Cargo fires have long been a cause for concern in the maritime sector, because the consequences of moving mis-declared as well as properly labelled dangerous cargo can be multiple crew deaths, as with the Maersk Honam last year, and millions of dollars of lost revenue leading to long litigation battles, again as is now happening in the Maersk case.

Six fires on board container vessels in the first three months of this year have further concentrated the collective minds of the industry that over the last two years has been averaging a cargo fire a month.

It was a subject that was tackled by a highly skilled panel of experts at Clyde & Co.’s offices as part of this month’s London International Shipping Week (LISW), though the panel conclusions were concerning there was a feeling that the issue is finally being addressed by the industry, in part at least, but that there is still some way to go.
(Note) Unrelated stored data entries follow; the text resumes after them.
[src/rtl/sipo_shift_core.sv]
// Shift register and bit counter for one serial frame, MSB first.
// 'done' flags the edge that captures the final bit; 'word' is the data part
// of the frame as it will be after that edge. With SIPO_PARITY_EN the frame
// carries a trailing parity bit and 'parity_bad' reports odd overall parity.
module sipo_shift_core
  import sipo_pkg::*;
#(
  parameter int unsigned WIDTH = SIPO_DEFAULT_WIDTH
) (
  input  logic             clk,
  input  logic             clrn,
  input  logic             load,
  input  logic             shift,
  input  logic             si,
`ifdef SIPO_PARITY_EN
  output logic             parity_bad,
`endif
  output logic             done,
  output logic [WIDTH-1:0] word
);

  localparam int unsigned FRAME = sipo_frame_len(WIDTH);
  localparam int unsigned SRW   = FRAME - 1;
  localparam int unsigned CNT_W = $clog2(WIDTH + 2);

  // Only FRAME-1 bits are ever stored: the last bit is consumed straight from
  // the combined value on the completing edge.
  logic [SRW-1:0]   sr;
  logic [FRAME-1:0] sr_next;
  logic [CNT_W-1:0] cnt;
  logic             last;

  assign sr_next = {sr, si};
  assign last    = (cnt == CNT_W'(FRAME - 1));
  assign done    = shift && last;
  assign word    = sr_next[FRAME-1 -: WIDTH];
`ifdef SIPO_PARITY_EN
  assign parity_bad = ^sr_next;
`endif

  // Start-of-frame reloads the register; strobes shift bits in at the LSB.
  always_ff @(posedge clk or negedge clrn) begin
    if (!clrn) begin
      sr  <= '0;
      cnt <= '0;
    end else if (load) begin
      sr  <= SRW'(si);
      cnt <= CNT_W'(1);
    end else if (shift) begin
      sr  <= sr_next[SRW-1:0];
      cnt <= last ? '0 : cnt + CNT_W'(1);
    end
  end

endmodule
**src/rtl/ariane_pkg.sv**
```systemverilog
// Shared definitions for the RoCC accelerator controller in the execute stage.
package ariane_pkg;

  typedef enum logic [1:0] {
    ROCC_IDLE      = 2'd0,
    ROCC_CMD       = 2'd1,
    ROCC_WAIT_RESP = 2'd2,
    ROCC_DONE      = 2'd3
  } rocc_ctrl_state_e;

  localparam int unsigned ROCC_TIMEOUT_CYCLES = 1024;

endpackage

```
**src/rtl/rocc_ctrl.sv**
```systemverilog
// RoCC controller: issues one instruction at a time to the accelerator and
// returns a single-cycle writeback (result or exception) to the scoreboard.
module rocc_ctrl
  import ariane_pkg::*;
#(
  parameter int unsigned TRANS_ID_BITS  = 3,
  parameter int unsigned TIMEOUT_CYCLES = ROCC_TIMEOUT_CYCLES
) (
  input  logic                     clk_i,
  input  logic                     rst_i,
  input  logic                     flush_i,
  input  logic                     rocc_valid_i,
  output logic                     rocc_ready_o,
  input  logic [31:0]              rocc_instr_i,
  input  logic [63:0]              rs1_i,
  input  logic [63:0]              rs2_i,
  input  logic [TRANS_ID_BITS-1:0] trans_id_i,
  output logic                     cmd_valid_o,
  input  logic                     cmd_ready_i,
  output logic [31:0]              cmd_instr_o,
  output logic [63:0]              cmd_rs1_o,
  output logic [63:0]              cmd_rs2_o,
  input  logic                     resp_valid_i,
  output logic                     resp_ready_o,
  input  logic [4:0]               resp_rd_i,
  input  logic [63:0]              resp_data_i,
  output logic                     rocc_valid_o,
  output logic [TRANS_ID_BITS-1:0] rocc_trans_id_o,
  output logic [63:0]              rocc_result_o,
  output logic                     rocc_ex_valid_o,
  output logic                     busy_o,
  output rocc_ctrl_state_e         state_o
);

  localparam int CNT_W = $clog2(TIMEOUT_CYCLES) + 1;
  localparam logic [CNT_W-1:0] CNT_LAST = CNT_W'(TIMEOUT_CYCLES - 1);

  rocc_ctrl_state_e         state_q;
  logic [CNT_W-1:0]         cnt_q;
  logic [31:0]              instr_q;
  logic [63:0]              rs1_q;
  logic [63:0]              rs2_q;
  logic [TRANS_ID_BITS-1:0] trans_id_q;
  logic [63:0]              result_q;
  logic                     ex_q;

  // Handshakes: a transfer happens on a rising edge where valid and ready are
  // both high; a valid source holds valid and payload stable until then, and
  // ready never depends on the partner's valid.
  always_ff @(posedge clk_i) begin
    if (rst_i) begin
      state_q    <= ROCC_IDLE;
      cnt_q      <= '0;
      instr_q    <= '0;
      rs1_q      <= '0;
      rs2_q      <= '0;
      trans_id_q <= '0;
      result_q   <= '0;
      ex_q       <= 1'b0;
    end else begin
      case (state_q)
        ROCC_IDLE: begin
          if (rocc_valid_i && !flush_i) begin
            instr_q    <= rocc_instr_i;
            rs1_q      <= rs1_i;
            rs2_q      <= rs2_i;
            trans_id_q <= trans_id_i;
            result_q   <= '0;
            ex_q       <= 1'b0;
            state_q    <= ROCC_CMD;
          end
        end
        ROCC_CMD: begin
          // A flush racing the command handshake still counts the command as sent.
          if (flush_i) begin
            state_q <= ROCC_IDLE;
          end else if (cmd_ready_i) begin
            if (instr_q[14]) begin
              cnt_q   <= '0;
              state_q <= ROCC_WAIT_RESP;
            end else begin
              result_q <= '0;
              state_q  <= ROCC_DONE;
            end
          end
        end
        ROCC_WAIT_RESP: begin
          if (flush_i) begin
            state_q <= ROCC_IDLE;
          end else if (resp_valid_i) begin
            result_q <= resp_data_i;
            ex_q     <= (resp_rd_i != instr_q[11:7]);
            state_q  <= ROCC_DONE;
          end else if (cnt_q == CNT_LAST) begin
            result_q <= '0;
            ex_q     <= 1'b1;
            state_q  <= ROCC_DONE;
          end else begin
            cnt_q <= cnt_q + 1'b1;
          end
        end
        ROCC_DONE: state_q <= ROCC_IDLE;
        default:   state_q <= ROCC_IDLE;
      endcase
    end
  end

  assign rocc_ready_o    = (state_q == ROCC_IDLE) && !flush_i;
  assign cmd_valid_o     = (state_q == ROCC_CMD);
  assign cmd_instr_o     = instr_q;
  assign cmd_rs1_o       = rs1_q;
  assign cmd_rs2_o       = rs2_q;
  // Responses arriving while idle are stale and are drained silently.
  assign resp_ready_o    = (state_q == ROCC_IDLE) || (state_q == ROCC_WAIT_RESP);
  assign rocc_valid_o    = (state_q == ROCC_DONE) && !flush_i;
  assign rocc_trans_id_o = trans_id_q;
  assign rocc_result_o   = result_q;
  assign rocc_ex_valid_o = rocc_valid_o && ex_q;
  assign busy_o          = (state_q != ROCC_IDLE);
  assign state_o         = state_q;

endmodule
```
**config.mk**
```make
export PLATFORM = sky130hd
export DESIGN_NAME = modular_addsub_pipe
export DESIGN_NICKNAME = d
export VERILOG_FILES = /design/src/rtl/modarith_pkg.sv /design/src/rtl/modarith_lane.sv /design/src/rtl/modular_addsub_pipe.sv
export SDC_FILE = /design/constraint.sdc
export NUM_CORES = 1
export LEC_CHECK = 0
export ABC_AREA = 1
export BUFFER_PORTS_ARGS = -buffer_cell sky130_fd_sc_hd__clkbuf_2
export CAP_MARGIN = 10
export CORE_MARGIN = 1
export CORE_UTILIZATION = 40
export CTS_CLUSTER_DIAMETER = 100
export DETAILED_ROUTE_END_ITERATION = 10
export MAX_ROUTING_LAYER = met4
export PLACE_DENSITY_LB_ADDON = 0.2
export SLEW_MARGIN = 25
export SYNTH_ARGS = -nofsm -noshare
export SYNTH_HDL_FRONTEND = slang
export SYNTH_SLANG_ARGS = --single-unit
```
**constraint.sdc**
```tcl
create_clock -name clk -period 2.66 [get_ports clk]
set_clock_uncertainty 0.2 [all_clocks]
set_input_delay 0.133 -clock clk [delete_from_list [all_inputs] [get_ports clk]]
set_output_delay 0.133 -clock clk [all_outputs]
set_load 0.05 [all_outputs]
```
Daniel Jackson, a partner at the science end engineering consultancy, Burgoynes, told the audience that some cargoes decompose and release heat which is not easily dissipated due to the close proximity of other cargo containers, driving the temperatures ever higher, “The rate of increase in temperature doubles for every 10 degrees centigrade increase in temperature,” explained Jackson.

When the temperature achieves a critical level, fire breaks out and eventually the intensity leads to “thermal runaway” meaning that all available combustible materials are ignited, and the situation quickly becomes uncontrollable for the crew.

Complicating matters is the fact that other cargo that may also be dangerous, and which may have different properties, that is it may be sensitive to water for example, may be stowed close to the source of the first accident, and that could mean that the crew, in fighting the initial fire, could inadvertently cause a secondary explosion and fire.

Read more: Containership fires – the importance of knowing your customer

Former Lloyd’s Register container shipping expert, David Tozer, explained that the cargo stacks on a large container vessel are only 50-60 mm apart, leaving no space for crew to fight fires that have developed deep in the hold.

Tozer, who spent 32 years at Lloyd’s Register, believes that one solution to the dangerous goods problem in container shipping is to regulate more specifically so that any modifications will need to be carried out by all shipping lines, meaning that no one line will be disadvantaged.

A former container ship master, Amerinder Singh Brar, also pointed out that the fire fighting equipment on board modern container vessels is inadequate, he said that container stacks can be up to nine containers high, and no fire hoses can reach that high.

What is more the latest Safety At Sea regulations, the SOLAS convention, were developed in 1983. Singh Brar pointed out that the latest ultra large container ship, the MSC Gűlsűn, which was delivered in August with a further 10 vessels yet to be delivered, was built to regulations that are more than 30 years old.

“Would you buy a car built to 30-year old standards?” asked the Singh Brar, who now works as a consultant master mariner to London Offshore Consultants.